Plans [was: Re: Gconf or GSettings? - leading to a wider question]
torvalds at linux-foundation.org
Mon Jan 21 10:25:33 PST 2013
On Mon, Jan 21, 2013 at 6:57 AM, Dirk Hohndel <dirk at hohndel.org> wrote:
> No, the maps.google.com implementation is correct - it doesn't "keep traveling" like the osmgpsmap implementation does.
> But playing with it some more, what I did is indeed the behavior that I think makes more sense for us as we center the map around the dive site. So zooming in and out around the dive site is much more natural.
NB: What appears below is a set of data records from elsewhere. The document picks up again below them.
This design comes from an exercise in tuning for small area, a short achievable clock period and few clock cycles per item on the open sky130 flow, not from production work. In this exercise RTL edits were held to simulation tests only and were not proved equivalent to the original.

**flow/design.v**
```verilog
module ntc_temp (
    input  wire        clk,
    input  wire        rst,
    input  wire        start,
    input  wire [15:0] vref,
    input  wire [15:0] vntc,
    input  wire [31:0] toff,
    output wire        ready,
    output wire        done,
    output reg         err,
    output wire [31:0] result
);
    localparam [2:0] S_IDLE = 3'd0, S_NORM = 3'd1, S_LN = 3'd2, S_DIV = 3'd3, S_FIN = 3'd4;
    localparam [36:0] K1M  = 37'd45713176761;    
    localparam [36:0] LN2  = 37'd2977044472;     
    localparam [36:0] NLN2 = ~LN2 + 37'd1;       
    localparam [37:0] NC273 = ~38'd17901158 + 38'd1;   
    reg  [2:0]  state;
    reg  [4:0]  k;
    reg  [37:0] g;         
    reg  [15:0] t;
    reg  [36:0] acc;       
    reg  [29:0] q;         
    reg  [31:0] toffr;
    wire is_idle = (state == S_IDLE);
    wire is_norm = (state == S_NORM);
    wire is_ln   = (state == S_LN);
    wire is_div  = (state == S_DIV);
    wire is_fin  = (state == S_FIN);
    assign ready = is_idle | is_fin;
    assign done  = is_fin;
    wire a_zero = (g[32:17] == 16'd0);
    wire b_zero = (t == 16'd0);
    wire a_n    = g[32];
    wire b_n    = t[15];
    wire init   = is_norm & a_n & b_n;
    wire a_ge_b = (g[32:17] >= t);
    function [36:0] lnc;
        input [4:0] kk;
        begin
            case (kk)
                5'd0:  lnc = 37'd2977044472;
                5'd1:  lnc = 37'd1741459379;
                5'd2:  lnc = 37'd958394255;
                5'd3:  lnc = 37'd505874286;
                5'd4:  lnc = 37'd260380768;
                5'd5:  lnc = 37'd132163268;
                5'd6:  lnc = 37'd66589974;
                5'd7:  lnc = 37'd33424039;
                5'd8:  lnc = 37'd16744533;
                5'd9:  lnc = 37'd8380427;
                5'd10: lnc = 37'd4192257;
                5'd11: lnc = 37'd2096640;
                5'd12: lnc = 37'd1048448;
                5'd13: lnc = 37'd524256;
                5'd14: lnc = 37'd262136;
                5'd15: lnc = 37'd131070;
                default: lnc = 37'd1 << (6'd32 - {1'b0, kk});
            endcase
        end
    endfunction
    reg [4:0] kstop;
    always @(*) begin
        casez (acc[36:29])
            8'b1???????: kstop = 5'd16;
            8'b011?????: kstop = 5'd17;
            8'b010?????: kstop = 5'd18;
            8'b0011????: kstop = 5'd19;
            8'b0010????: kstop = 5'd20;
            8'b00011???: kstop = 5'd21;
            8'b00010???: kstop = 5'd22;
            8'b000011??: kstop = 5'd23;
            8'b000010??: kstop = 5'd24;
            8'b0000011?: kstop = 5'd25;
            8'b0000010?: kstop = 5'd27;
            8'b00000011: kstop = 5'd28;
            8'b00000010: kstop = 5'd29;
            default:     kstop = 5'd30;
        endcase
    end
    wire last = is_ln & (k >= kstop);
    reg [37:0] rem0;
    reg [6:0]  mark;
    always @(*) begin
        if      (acc >= 37'd56908316672) begin rem0 = 38'd113413980160; mark = 7'b1000000; end
        else if (acc >= 37'd28454158336) begin rem0 = 38'd56706990080;  mark = 7'b0100000; end
        else if (acc >= 37'd14227079168) begin rem0 = 38'd28353495040;  mark = 7'b0010000; end
        else if (acc >= 37'd7113539584)  begin rem0 = 38'd14176747520;  mark = 7'b0001000; end
        else if (acc >= 37'd3556769792)  begin rem0 = 38'd7088373760;   mark = 7'b0000100; end
        else if (acc >= 37'd1778384896)  begin rem0 = 38'd3544186880;   mark = 7'b0000010; end
        else                             begin rem0 = 38'd1772093440;   mark = 7'b0000001; end
    end
    wire [37:0] sh  = (k[4] == 1'b0) ? (g >> k[3:0]) : 38'd0;
    wire [37:0] cen = 38'd1 << (5'd31 - k);
    wire [37:0] x2  = (is_ln | is_norm) ? sh :
                      is_div ? ~cen :
                      {8'd0, q};
    wire [37:0] m   = is_div ? {1'b0, acc} :
                      is_fin ? {6'd0, toffr} :
                      (is_ln | a_ge_b) ? {4'd0, t, 18'd0} : {5'd0, t, 17'd0};
    wire [37:0] mn  = ~m;
    wire [37:0] sv  = g ^ x2 ^ mn;
    wire [37:0] cv  = (g & x2) | (g & mn) | (x2 & mn);
    wire [37:0] s   = sv + {cv[36:0], is_div} + 38'd1;
    wire        take = ~s[37];
    assign result = s[31:0];
    wire [36:0] acc_add = acc + ((is_norm & ~init) ? (a_n ? LN2 : NLN2) : lnc(k));
    always @(posedge clk) begin
        if (rst) begin
            state <= S_IDLE;
        end else begin
            case (state)
                S_IDLE, S_FIN: state <= start ? S_NORM : S_IDLE;
                S_NORM: begin
                    if (a_zero | b_zero) begin
                        err   <= 1'b1;
                        state <= S_FIN;
                    end else if (init) begin
                        state <= S_LN;
                    end
                end
                S_LN:  if (last) state <= S_DIV;
                S_DIV: if (q[29]) begin
                    err   <= 1'b0;
                    state <= S_FIN;
                end
                default: state <= S_IDLE;
            endcase
        end
    end
    always @(posedge clk) begin
        if (ready)
            g <= {5'd0, vntc, 17'd0};
        else if (last)
            g <= rem0;
        else if (is_div & q[29])
            g <= NC273;
        else if (is_norm & ~init) begin
            if (~a_n) g <= {g[36:0], 1'b0};
        end else if (take | init)
            g <= {s[36:0], 1'b0};
        else
            g <= {g[36:0], 1'b0};
        if (ready)
            t <= vref;
        else if (init)
            t <= g[32:17];
        else if (is_norm & ~b_n)
            t <= {t[14:0], 1'b0};
        if (ready)
            acc <= K1M;
        else if ((is_norm & ~init & (a_n ^ b_n)) | (init & a_ge_b) | (is_ln & take))
            acc <= acc_add;
        if (ready)
            k <= 5'd0;
        else if (init | (is_ln & ~last))
            k <= k + 5'd1;
        if (last)
            q <= {23'd0, mark};
        else
            q <= {q[28:0], take & is_div};
        if (ready)
            toffr <= toff;
    end
endmodule
```
**flow/run.sh**
```bash
#!/bin/bash
# synth_recipe.tcl (not shown) runs the flow's synth.tcl, then flattens the netlist and writes it again
# the make line also repeats each setting of config.mk as NAME=value (left out here)
make -C /OpenROAD-flow-scripts/flow DESIGN_CONFIG=/design/flow/config.mk WORK_HOME=/design/flow/orfs CLKGATE_MAP_FILE= SYNTH_SCRIPT=/design/flow/synth_recipe.tcl finish
```
**flow/config.mk**
```make
export PLATFORM = sky130hd
export DESIGN_NAME = ntc_temp
export DESIGN_NICKNAME = ntc_temp
export VERILOG_FILES = /design/flow/design.v
export SDC_FILE = /design/flow/constraint.sdc
export NUM_CORES = 4
export LEC_CHECK = 0
export ABC_CLOCK_PERIOD_IN_PS = 5000
export CAP_MARGIN = 20
export CORE_MARGIN = 2
export CORE_UTILIZATION = 40
export PLACE_DENSITY = 0.6
export SETUP_SLACK_MARGIN = 5
export SLEW_MARGIN = 20
```
**flow/constraint.sdc**
```tcl
create_clock -name core_clock -period 11.0 [get_ports {clk}]
set_input_delay 2.2000 -clock core_clock [delete_from_list [all_inputs] [get_ports {clk}]]
set_output_delay 2.2000 -clock core_clock [all_outputs]
set_load 0.01 [all_outputs]
```
==> results of run 1 <==
[cell families after synthesis]
| logic type | after synthesis | synth area share, % |
|---|---|---|
| compound gates | 651 | 26.2 |
| mux | 70 | 6.09 |
| fa+ha+maj | 144 | 13.4 |
| xor+xnor | 70 | 3.99 |
| simple gates | 700 | 20.3 |
| buf+inv | 204 | 5.16 |
| flops | 161 | 24.8 |
[registers in the layout (all words and copies together), names as in the netlist]
register / cells
toffr: 32
k: 5
err: 1
g: 37
q: 30
state: 3
acc: 37
t: 16
[cells in the mapped netlist (all sizes together), types with 37 or more instances]
cell and number:
a211oi 37, a21oi 200, a31oi 51, clkbuf 98
dfxtp 97, edfxtp 64, fa 38, ha 106
inv 74, mux2i 43, nand2 269, nand3 44
nor2 192, nor3 38, o21ai 141, xnor2 39
[routing by layer]
metal | up-vias | routed length [µm] | GRT usage [%]
li1 | 7771 | - | -
met1 | 8431 | 30500 | 47.8
met2 | 1062 | 32200 | 55.1
met3 | 208 | 7640 | 8.33
met4 | 0 | 3270 | 13.5
met5 | - | 0 | 0
[final cells by class]
class | instances | area, µm² | share of cell area, %
repair inverters | 1 | 5.00 | 0.0235
flip-flops and latches | 161 | 3880 | 18.2
repair buffers | 319 | 3120 | 14.6
clock buffers | 21 | 470 | 2.20
inverters | 75 | 317 | 1.48
multi-input cells | 1638 | 12800 | 59.9
clock inverters | 11 | 126 | 0.592
well taps | 518 | 648 | 3.04
[final timing paths]
| check | cells past startpoint | to | slack (ns) |
|---|---|---|---|
| worst max-delay path | 24 | result[28] | 3.48 |
| worst min-delay path | 1 | q[29] | 0.45 |
| worst max register to register | 29 | g[23] | 4.03 |
| worst min register to register | 1 | q[29] | 0.45 |
[worst max-delay path: stages (launching register included)]
cell and delay, ns:
edfxtp_1 0.53, ha_1 0.36, and4_1 0.24, nand4_1 0.13, o2111ai_2 0.28, nor2_4 0.12
buf_6 0.17, buf_6 0.12, buf_4 0.12, o211ai_1 0.20, o21ai_2 0.13, o21ai_4 0.23
fa_1 0.46, inv_2 0.09, ha_4 0.21, and2_4 0.19, nand2_4 0.08, nor2_2 0.04
a41oi_2 0.23, a21oi_4 0.11, buf_4 0.14, o31a_1 0.28, nor2_2 0.12, xnor2_2 0.13
buf_2 0.15
[through the flow]
step                      hold WS (ns)  setup slack [ns]  cells  util (%)
final                            0.453              3.48   2744      55.3
after CTS                        0.456              3.45   2697      53.4
after floorplan                  0.416              4.64   2000         -
after detailed placement         0.434              2.46   2515      44.5
after global placement           0.427              2.30   2515      44.5
after global routing             0.465              3.33   2744      55.3
[what timing repair did]
action	CTS	global route
setup endpoints to repair	107	106
setup buffers	137	46
gates cloned	13	1
pin swaps	119	56
resized for setup	464	84
==> run notes, run 1 <==
status complete, no violations; gp weighted congestion 0.991; Yosys warning total 1; WL per Instance between 20 and 30 µm; Reg-to-Reg Start g[21]; num ports roughly 100; fraction of registers with async set or reset after synthesis 0%; Max-cap violations 0; first-pass GRT wire length 108 mm; latest clock arrival within the worst-skew pair between 0.4 and 0.5 ns; share of the synthesized area in the top cell type 12.5%; most frequent standard cell in the layout excluding fill and tap cells nand2_1; final instance area roughly 21000 µm²; final slew viol count 0; synthesis-stage register bit count approximately 160; synthesized instance count 2000; post-route setup TNS 0 ns; Port Buffer Count 101; Num Clock Sinks between 150 and 200; crit path kind flip-flop to output pin; Setup Viol. Count Final 0; Post-Syn Area per Cell a little under 8 µm²; achievable frequency 0.133 GHz; cts hold-fix bufs 0; area of the die roughly 41000 µm²; Area contributors post-synth dfxtp_1, edfxtp_1, ha_1, nand2_1, a21oi_1; placed inst area 17200 µm²; maximum fanout along the worst path 6; post-DP HPWL between 40 and 50 mm; total CTS buffers 17; Worst-Margin Slew about 1.1 ns; Post-synth EDFFs 64; Worst EP arrival 5.32 ns; nets roughly 2400; DR iter-0 viols just over 2000; Worst Skew 0.0187 ns; crit path launch type flip-flop; row count about 70; WL final between 70 and 80 mm; die height between 200 and 250 µm; Final ANT Viol Nets 0; synthesized area ~16000 µm²; ant diodes 0; final period utilization around 68%; CTS root buf clkbuf_16; commonest non-fill, non-tap cells in the layout nand2_1, nor2_1, a21oi_1; H-tree depth 4; area added between synthesis and finish 37.0%; most common flop cell mapped by yosys dfxtp_1; post-synth cell types approximately 80; sequential area share after synthesis between 20 and 25%; Final Critical Period about 7.5 ns; Min-Delay Path Class flip-flop to flip-flop; initial antenna violation count 0; min-delay src q[28]; Setup crit start g[30]; layout cells sized above 1 26.1%; Initial DRT Pass Iterations 6; vias in the first global route roughly 17000; GRT overflow 0; Fillers 3556; cell accounting for the most synthesized area dfxtp_1; core area between 30000 and 40000 µm²; Clock Tree Buf Depth 2; Mapped Nets around 2200; # DRC 0; Worst Setup End Kind output pin; Via density around 6.4; GRT Overall Usage around 35%; initial core utilization roughly 40%; CTS tree yes; pin count of the biggest net entering global routing 64; Worst-path clk slew 0.07 ns; slew margin rel. between 20% and 30%; Die Width ~200 µm; Critical Path RT ~9 ns; vias 17472; RSZ-0062 raised after global routing yes; Fin. Hold Viols 0
Testbench counts, summed over its fixed seeds: cycles 74,047, items 1,600.
==> inputs of run 2 (changes only) <==
--- a/flow/config.mk
+++ b/flow/config.mk
@@ -6,5 +6,4 @@
 export NUM_CORES = 4
 export LEC_CHECK = 0
-export ABC_CLOCK_PERIOD_IN_PS = 5000
 export CAP_MARGIN = 20
 export CORE_MARGIN = 2
==> run 2 against run 1 <==
  * Maximum frequency unchanged
  * Clock skew stayed put
  * Die area did not move
  * Clock-buffer cell count unchanged
  * Synthesized area unchanged
  * Largest cell class unchanged
==> run notes, run 2 <==
status complete, no violations; achievable frequency about 0.13 GHz; Post-synth top cells nand2_1, a21oi_1, nor2_1; nets between 2000 and 2500; Port Buffer Count around 100; crit path launch type flip-flop; synthesized instance count 2000; commonest non-fill, non-tap cells in the layout nand2_1, nor2_1, a21oi_1; Clock Tree Buf Depth 2; CTS tree yes; Core Util, Final 55.3%; Worst EP arrival roughly 5.3 ns; slew margin rel. between 20% and 30%; area of the die approximately 41000 µm²; DR iter-0 viols 2079; Worst Hold Path Cells 1; r2r worst-path depth 29; final period utilization 68.4%; most frequent cell after synthesis nand2_1; Setup Viol. Count Final 0; Worst Skew approximately 0.019 ns; row count around 70; Initial DRT Pass Iterations 6; final instance area around 21000 µm²; Critical Path RT approximately 8.8 ns; setup ws final 3.48 ns; # DRC 0; initial core utilization between 40 and 50%; cell accounting for the most synthesized area dfxtp_1; most frequent standard cell in the layout excluding fill and tap cells nand2_1; Via density 6.37; maximum fanout along the worst path 6; placed inst area 17200 µm²; sequential area share after synthesis between 20% and 30%; Setup crit start g[30]; Top Registers acc: 37 flops, g: 37 flops, toffr: 32 flops; H-tree depth 4; GRT overflow 0; Area contributors post-synth dfxtp_1, edfxtp_1, ha_1, nand2_1, a21oi_1; synthesized area around 16000 µm²; Reg-to-Reg Start g[21]; Final Critical Period about 7.5 ns; Worst-Margin Slew 1.10 ns; pin count of the biggest net entering global routing between 60 and 70; Post-Syn Area per Cell a little under 8 µm²; Worst-path clk slew 0.07 ns; final slew viol count 0; WL per Instance approximately 27 µm; post-DP HPWL ~50 mm; Worst Setup End Kind output pin; Num Clock Sinks approximately 160; total CTS buffers 17; Final ANT Viol Nets 0; Fin. Hold Viols 0; gp weighted congestion just under 1; area added between synthesis and finish 37.0%; die height 201 µm; Post-synth EDFFs 64; Yosys warning total 1; most common flop cell mapped by yosys dfxtp_1; share of the synthesized area in the top cell type roughly an eighth; first-pass GRT wire length around 110 mm; cts hold-fix bufs 0; GRT Overall Usage ~35%; crit path kind flip-flop to output pin; layout cells sized above 1 a little over a quarter; vias in the first global route 16804; pre-CTS worst setup slack roughly 2.5 ns; core area 38600 µm²; CTS root buf clkbuf_16; Max-cap violations 0; synthesis-stage register bit count 161; ant diodes 0; non-filler cells, final 2744; post-route setup TNS 0 ns; WL final around 74 mm; Min-Delay Path Class flip-flop to flip-flop; vias ~17000; Mapped Nets approximately 2200; placed cells 2515; min-delay src q[28]; post-synth cell types 78; initial antenna violation count 0; fraction of registers with async set or reset after synthesis 0%; Die Width a little over 200 µm; num ports between 100 and 150; latest clock arrival within the worst-skew pair between 0.4 and 0.5 ns; RSZ-0062 raised after global routing yes
[run 2: cell counts after synthesis]
Identical to the previous run, type by type.
[run 2: worst paths after layout]
check,slack [ns],endpoint
worst max-delay path,3.48,result[28]
worst min-delay path,0.45,q[29]
worst max register to register,4.03,g[23]
worst min register to register,0.45,q[29]
[run 2: worst max-delay path: stages (launching register included)]
cell       delay, ns
edfxtp_1        0.53
ha_1            0.36
and4_1          0.24
nand4_1         0.13
o2111ai_2       0.28
nor2_4          0.12
buf_6           0.17
buf_6           0.12
buf_4           0.12
o211ai_1        0.20
o21ai_2         0.13
o21ai_4         0.23
fa_1            0.46
inv_2           0.09
ha_4            0.21
and2_4          0.19
nand2_4         0.08
nor2_2          0.04
a41oi_2         0.23
a21oi_4         0.11
buf_4           0.14
o31a_1          0.28
nor2_2          0.12
xnor2_2         0.13
buf_2           0.15
[run 2: kinds of logic (layout without fill, tap and decap cells)]
family / count (synthesis) / count (layout) / synth area share (%)
AOI/OAI and AO/OA: 651 / 654 / 26.2
and+or+nand+nor: 700 / 700 / 20.3
muxes: 70 / 70 / 6.09
buffers and inverters: 204 / 427 / 5.16
adders and majority gates: 144 / 144 / 13.4
DFF: 161 / 161 / 24.8
xor gates and xnor gates: 70 / 70 / 3.99
[run 2: stage by stage]
| step | hold WS, ns |
|---|---|
| after floorplan | 0.416 |
| after global routing | 0.465 |
| after CTS | 0.456 |
| final | 0.453 |
| after global placement | 0.427 |
| after detailed placement | 0.434 |
[run 2: timing repair]
action,CTS,global route
resized for setup,464,84
pin swaps,119,56
setup buffers,137,46
endpoints found under the setup margin,107,106
cloned,13,1
[run 2: routing by layer]
metal | GRT usage [%] | share of wire, %
met1 | 47.8 | 41
met5 | 0 | 0
met3 | 8.33 | 10
met4 | 13.5 | 4.4
met2 | 55.1 | 44
[run 2: cell type report]
| class | instances | area (µm²) |
|---|---|---|
| Sequential cell | 161 | 3880 |
| Clock inverter | 11 | 126 |
| Timing Repair Buffer | 319 | 3120 |
| Inverter | 75 | 317 |
| Tap cell | 518 | 648 |
| Clock buffer | 21 | 470 |
| Timing Repair inverter | 1 | 5.00 |
| Fill cell | 3556 | 17200 |
| Multi-Input combinational cell | 1638 | 12800 |
==> inputs of run 3 (changes only) <==
--- a/flow/config.mk
+++ b/flow/config.mk
@@ -10,4 +10,3 @@
 export CORE_UTILIZATION = 40
 export PLACE_DENSITY = 0.6
-export SETUP_SLACK_MARGIN = 5
 export SLEW_MARGIN = 20
==> run 3 against run 2 <==
  * Final cell count decreased by 7.2%
  * Sequential cell count did not move
  * Clock-buffer cell count is 1 lower
  * Hold slack got worse by 0.0080 ns
  * Die area stayed put
  * Setup slack worse by 2.0 ns
  * Maximum frequency decreased by 21%
  * Sequential share of layout area up 3.9 points
  * Critical endpoint is now result[25]
  * Clock skew down 0.0014 ns
  * Global-route usage is 5.3 points lower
That's only true in the single-dive map.
In the "world" dive map (^M) the zoom behavior is very non-intuitive
indeed. It's certainly better than the insane native OSM behavior, to
the point of making the widget usable, but it would be good to figure
out how to try to get the correct behavior.
Anyway, here's an example of how to do the iterative "zoom in at the
right point even if osm doesn't have that interface".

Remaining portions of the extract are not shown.